Challenging as it may be for clinicians to relinquish some of their authority ― or perhaps more accurately, to share some of the responsibility for treatment choice and goals with their patients ― we would conjecture that it will have the favorable outcome of enhancing treatment alliance and adherence through stimulating agency (sense of subjectivity and self-efficacy) on behalf of the children and adolescents. Seeing the person behind the problem or diagnosis is much more than a slogan. Basically, it means meeting our patients as persons, recognizing their subjectivity and affirming it in every stage of treatment. This again rests first and foremost on the clinician’s ability to mentalize, and keep on mentalizing even amidst emotional turmoil, in times of crisis or when the children and their caregivers appear dismissive. Children and young people presenting to psychiatric services, more often than not, have had their mind undermined through various forms of developmental trauma and neglect, including negative experiences in various contexts (e.g. schools) and in their peer groups (24). Hence, they are often not used to being mentalized by other minds, nor have they had many positive experiences with being so. Still the clinician must adopt a mentalizing stance from the outset, and stimulate the mentalizing capacities of the child and their family throughout the entire treatment process and in the shared decision-making.

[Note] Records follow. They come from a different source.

### src/design/tdl_pkg.sv
// Package for the table-driven lexer: item, result and command types,
// field widths, op and result codes, queue depths.
// No dependencies.
package tdl_pkg;

	localparam int STATE_W     = 6;
	localparam int SYM_W       = 5;
	localparam int CAT_W       = 4;
	localparam int LEN_W       = 16;
	localparam int OP_W        = 3;
	localparam int MAX_STATES  = 2 ** STATE_W;
	localparam int MAX_SYMBOLS = 2 ** SYM_W;
	localparam int CQ_DEPTH    = 4;
	localparam int RQ_DEPTH    = 4;

	localparam logic [STATE_W-1:0] FLUSH_RESET = 6'd63;

	localparam logic [OP_W-1:0] OP_LOAD_CLASS = 3'd0;
	localparam logic [OP_W-1:0] OP_LOAD_TRANS = 3'd1;
	localparam logic [OP_W-1:0] OP_LOAD_CAT   = 3'd2;
	localparam logic [OP_W-1:0] OP_SCAN       = 3'd3;
	localparam logic [OP_W-1:0] OP_END        = 3'd4;

	localparam logic KIND_TOKEN = 1'b0;
	localparam logic KIND_ERROR = 1'b1;

	typedef struct packed {
		logic [OP_W-1:0]    op;
		logic [7:0]         char_code;
		logic [SYM_W-1:0]   symbol_index;
		logic               symbol_valid;
		logic [STATE_W-1:0] state_index;
		logic [STATE_W-1:0] target_state;
		logic [CAT_W-1:0]   category_code;
		logic               category_valid;
	} item_t;

	typedef struct packed {
		logic               kind;
		logic [CAT_W-1:0]   token_category;
		logic               token_has_category;
		logic [LEN_W-1:0]   lexeme_length;
		logic [7:0]         error_byte;
		logic               last;
	} result_t;

	typedef enum logic [2:0] {
		CMD_LOAD_TRANS,
		CMD_LOAD_CAT,
		CMD_SCAN,
		CMD_BAD,
		CMD_END
	} cmd_kind_t;

	typedef struct packed {
		cmd_kind_t          kind;
		logic [7:0]         chr;
		logic [SYM_W-1:0]   sym;
		logic [STATE_W-1:0] st;
		logic [STATE_W-1:0] tgt;
		logic [CAT_W-1:0]   cat;
		logic               cat_ok;
	} cmd_t;

	typedef struct packed {
		logic [1:0] n;
		result_t    r0;
		result_t    r1;
	} res_push_t;

endpackage
$ cat config.mk
export PLATFORM = sky130hd
export DESIGN_NAME = day_number_to_calendar_date_unit
export DESIGN_NICKNAME = d
export VERILOG_FILES = /design/src/dn2cd_pkg.sv /design/src/day_number_to_calendar_date_unit.sv /design/src/dn2cd_cycle_div.sv /design/src/dn2cd_cycle_split.sv /design/src/dn2cd_date_build.sv
export SDC_FILE = /design/constraint.sdc
export NUM_CORES = 2
export LEC_CHECK = 0
export BUFFER_PORTS_ARGS = -buffer_cell sky130_fd_sc_hd__buf_2
export CAP_MARGIN = 0
export CORE_AREA = 5 5 295 297
export CTS_BUF_LIST = sky130_fd_sc_hd__clkbuf_4
export DETAILED_ROUTE_END_ITERATION = 7
export DIE_AREA = 0 0 300 302
export PLACE_DENSITY = 0.6
export SLEW_MARGIN = 30
export SYNTH_ARGS = -nofsm -noshare
export SYNTH_HDL_FRONTEND = slang
export SYNTH_HIERARCHICAL = 1
export SYNTH_SLANG_ARGS = --single-unit
$ cat constraint.sdc
create_clock -name clk -period 30.5 [get_ports clk]
set_clock_uncertainty 0.05 [all_clocks]
set_input_delay 9.15 -clock clk [delete_from_list [all_inputs] [get_ports clk]]
set_output_delay 9.15 -clock clk [all_outputs]
set_load 0.005 [all_outputs]
$ cat src/dn2cd_pkg.sv
`timescale 1ns / 1ps

package dn2cd_pkg;

    // First day number dated in the Gregorian calendar (15 Oct 1582).
    localparam logic [21:0] GREG_START     = 22'd2299161;
    // Day number of 1 Jan of year 1 in the proleptic Gregorian count.
    localparam logic [21:0] GREG_EPOCH     = 22'd1721426;

    // Day counts of the calendar cycles.
    localparam logic [21:0] QUAD_DAYS      = 22'd1461;
    localparam logic [21:0] CYCLE_DAYS     = 22'd146097;
    localparam logic [17:0] THREE_CENT     = 18'd109572;
    localparam logic [17:0] TWO_CENT       = 18'd73048;
    localparam logic [17:0] CENTURY_DAYS   = 18'd36524;
    localparam logic [15:0] CENT_LAST_QUAD = 16'd35064;

    // Reciprocals scaled by 2^32; the quotient estimate is low by at most one.
    localparam logic [21:0] RECIP_QUAD     = 22'd2939744;
    localparam logic [21:0] RECIP_CYCLE    = 22'd29398;

    // Year offset of the Julian count (day 0 lies in year -4712).
    localparam logic [13:0] JUL_YEAR0      = 14'd4712;
    // Quad index of the short last quad of a century.
    localparam logic [4:0]  LAST_QUAD_IDX  = 5'd24;
    localparam logic [1:0]  LAST_CENT_IDX  = 2'd3;

    // Stage bundle after the first division: Julian quad or 400-year cycle.
    typedef struct packed {
        logic        valid;
        logic        jul;
        logic [10:0] q;
        logic [17:0] rem;
    } cyc_t;

    // Stage bundle after the century and quad split.
    typedef struct packed {
        logic        valid;
        logic        jul;
        logic [10:0] q;
        logic [1:0]  cent;
        logic [4:0]  quad;
        logic [10:0] rq;
    } quad_t;

    // Day of year on which a month starts, month index counted from zero.
    function automatic logic [8:0] month_start(input logic leap, input logic [3:0] idx);
        logic [8:0] base;
        logic       add_leap;
        case (idx)
            4'd0:    base = 9'd0;
            4'd1:    base = 9'd31;
            4'd2:    base = 9'd59;
            4'd3:    base = 9'd90;
            4'd4:    base = 9'd120;
            4'd5:    base = 9'd151;
            4'd6:    base = 9'd181;
            4'd7:    base = 9'd212;
            4'd8:    base = 9'd243;
            4'd9:    base = 9'd273;
            4'd10:   base = 9'd304;
            4'd11:   base = 9'd334;
            default: base = 9'd0;
        endcase
        add_leap = leap && (idx >= 4'd2);
        return base + {8'd0, add_leap};
    endfunction

endpackage

$ cat src/day_number_to_calendar_date_unit.sv
`timescale 1ns / 1ps

// Channel | Handshake            | Payload
// --------+----------------------+---------------------------------------------
// input   | in_valid / in_ready  | day_number[21:0]
// output  | out_valid / out_ready| year[13:0] signed, month[3:0], day[4:0]
//
// Eleven register stages; an item enters every cycle in which the output is
// not stalled. The two reciprocal multipliers and their correction steps set
// the depth. All stages advance together and hold while a result waits at the
// output, so a stall loses or repeats no item. Reset clears only the valid
// bits of the stages.

module day_number_to_calendar_date_unit (
    input  logic               clk,
    input  logic               rst_n,
    input  logic               in_valid,
    output logic               in_ready,
    input  logic [21:0]        day_number,
    output logic               out_valid,
    input  logic               out_ready,
    output logic signed [13:0] year,
    output logic [3:0]         month,
    output logic [4:0]         day
);

    dn2cd_pkg::cyc_t  cyc;
    dn2cd_pkg::quad_t qd;
    logic             en;

    // The pipeline moves whenever the output register is empty or being taken.
    assign en       = !out_valid || out_ready;
    assign in_ready = en;

    dn2cd_cycle_div u_cycle_div (
        .clk        (clk),
        .rst_n      (rst_n),
        .en         (en),
        .in_valid   (in_valid),
        .day_number (day_number),
        .cyc        (cyc)
    );

    dn2cd_cycle_split u_cycle_split (
        .clk   (clk),
        .rst_n (rst_n),
        .en    (en),
        .cyc   (cyc),
        .qo    (qd)
    );

    dn2cd_date_build u_date_build (
        .clk       (clk),
        .rst_n     (rst_n),
        .en        (en),
        .qi        (qd),
        .out_valid (out_valid),
        .year      (year),
        .month     (month),
        .day       (day)
    );

endmodule

$ cat src/dn2cd_cycle_div.sv
`timescale 1ns / 1ps

module dn2cd_cycle_div (
    input  logic                clk,
    input  logic                rst_n,
    input  logic                en,
    input  logic                in_valid,
    input  logic [21:0]         day_number,
    output dn2cd_pkg::cyc_t     cyc
);

    logic        s1_valid_reg;
    logic        s1_jul_reg;
    logic [21:0] s1_v_reg;

    logic        s2_valid_reg;
    logic        s2_jul_reg;
    logic [21:0] s2_v_reg;
    logic [10:0] s2_q_reg;

    logic        s3_valid_reg;
    logic        s3_jul_reg;
    logic [21:0] s3_v_reg;
    logic [10:0] s3_q_reg;
    logic [21:0] s3_prodq_reg;

    logic        s4_valid_reg;
    logic        s4_jul_reg;
    logic [10:0] s4_q_reg;
    logic [18:0] s4_rem0_reg;

    logic        s5_valid_reg;
    logic        s5_jul_reg;
    logic [10:0] s5_q_reg;
    logic [17:0] s5_rem_reg;

    logic        s1_jul_next;
    logic [21:0] s1_v_next;
    logic [21:0] s2_recip;
    logic [43:0] s2_prod;
    logic [21:0] s3_div;
    logic [21:0] s3_prodq_next;
    logic [21:0] s4_diff;
    logic [18:0] s5_div;
    logic [18:0] s5_sub;
    logic [10:0] s5_q_next;
    logic [17:0] s5_rem_next;

    // Pick the calendar and move the Gregorian count to start at year 1.
    always_comb
    begin
        s1_jul_next = day_number < dn2cd_pkg::GREG_START;
        s1_v_next   = s1_jul_next ? day_number : day_number - dn2cd_pkg::GREG_EPOCH;
    end

    // Quotient estimate by the scaled reciprocal of the cycle length.
    always_comb
    begin
        s2_recip = s1_jul_reg ? dn2cd_pkg::RECIP_QUAD : dn2cd_pkg::RECIP_CYCLE;
        s2_prod  = {22'd0, s1_v_reg} * {22'd0, s2_recip};
    end

    // Multiply the estimate back by the cycle length.
    always_comb
    begin
        s3_div        = s2_jul_reg ? dn2cd_pkg::QUAD_DAYS : dn2cd_pkg::CYCLE_DAYS;
        s3_prodq_next = {11'd0, s2_q_reg} * s3_div;
    end

    // Raw remainder, below twice the cycle length.
    assign s4_diff = s3_v_reg - s3_prodq_reg;

    // One correction step makes the quotient exact.
    always_comb
    begin
        s5_div = s4_jul_reg ? dn2cd_pkg::QUAD_DAYS[18:0] : dn2cd_pkg::CYCLE_DAYS[18:0];
        s5_sub = s4_rem0_reg - s5_div;
        if (s4_rem0_reg >= s5_div)
        begin
            s5_q_next   = s4_q_reg + 11'd1;
            s5_rem_next = s5_sub[17:0];
        end
        else
        begin
            s5_q_next   = s4_q_reg;
            s5_rem_next = s4_rem0_reg[17:0];
        end
    end

    // Valid bits of the stages.
    always_ff @(posedge clk or negedge rst_n)
    begin
        if (!rst_n)
        begin
            s1_valid_reg <= 1'b0;
            s2_valid_reg <= 1'b0;
            s3_valid_reg <= 1'b0;
            s4_valid_reg <= 1'b0;
            s5_valid_reg <= 1'b0;
        end
        else if (en)
        begin
            s1_valid_reg <= in_valid;
            s2_valid_reg <= s1_valid_reg;
            s3_valid_reg <= s2_valid_reg;
            s4_valid_reg <= s3_valid_reg;
            s5_valid_reg <= s4_valid_reg;
        end
    end

    // Payload of the stages.
    always_ff @(posedge clk)
    begin
        if (en)
        begin
            s1_jul_reg   <= s1_jul_next;
            s1_v_reg     <= s1_v_next;

            s2_jul_reg   <= s1_jul_reg;
            s2_v_reg     <= s1_v_reg;
            s2_q_reg     <= s2_prod[42:32];

            s3_jul_reg   <= s2_jul_reg;
            s3_v_reg     <= s2_v_reg;
            s3_q_reg     <= s2_q_reg;
            s3_prodq_reg <= s3_prodq_next;

            s4_jul_reg   <= s3_jul_reg;
            s4_q_reg     <= s3_q_reg;
            s4_rem0_reg  <= s4_diff[18:0];

            s5_jul_reg   <= s4_jul_reg;
            s5_q_reg     <= s5_q_next;
            s5_rem_reg   <= s5_rem_next;
        end
    end

    assign cyc.valid = s5_valid_reg;
    assign cyc.jul   = s5_jul_reg;
    assign cyc.q     = s5_q_reg;
    assign cyc.rem   = s5_rem_reg;

endmodule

To conclude, we wish to note that a shift towards preference-based and person-centered treatment in child and adolescent psychiatry can be seen as bringing the “psyche” back into our field (25). Though there certainly is a place for biological research and treatment in child and adolescent psychiatry together with evidence-based practice, in the “real world” of the clinics we do not primarily deal with brains, abstract cases or diagnoses, but rather try to mentalize and help real persons based on their experience of their own life, health, problems and situations.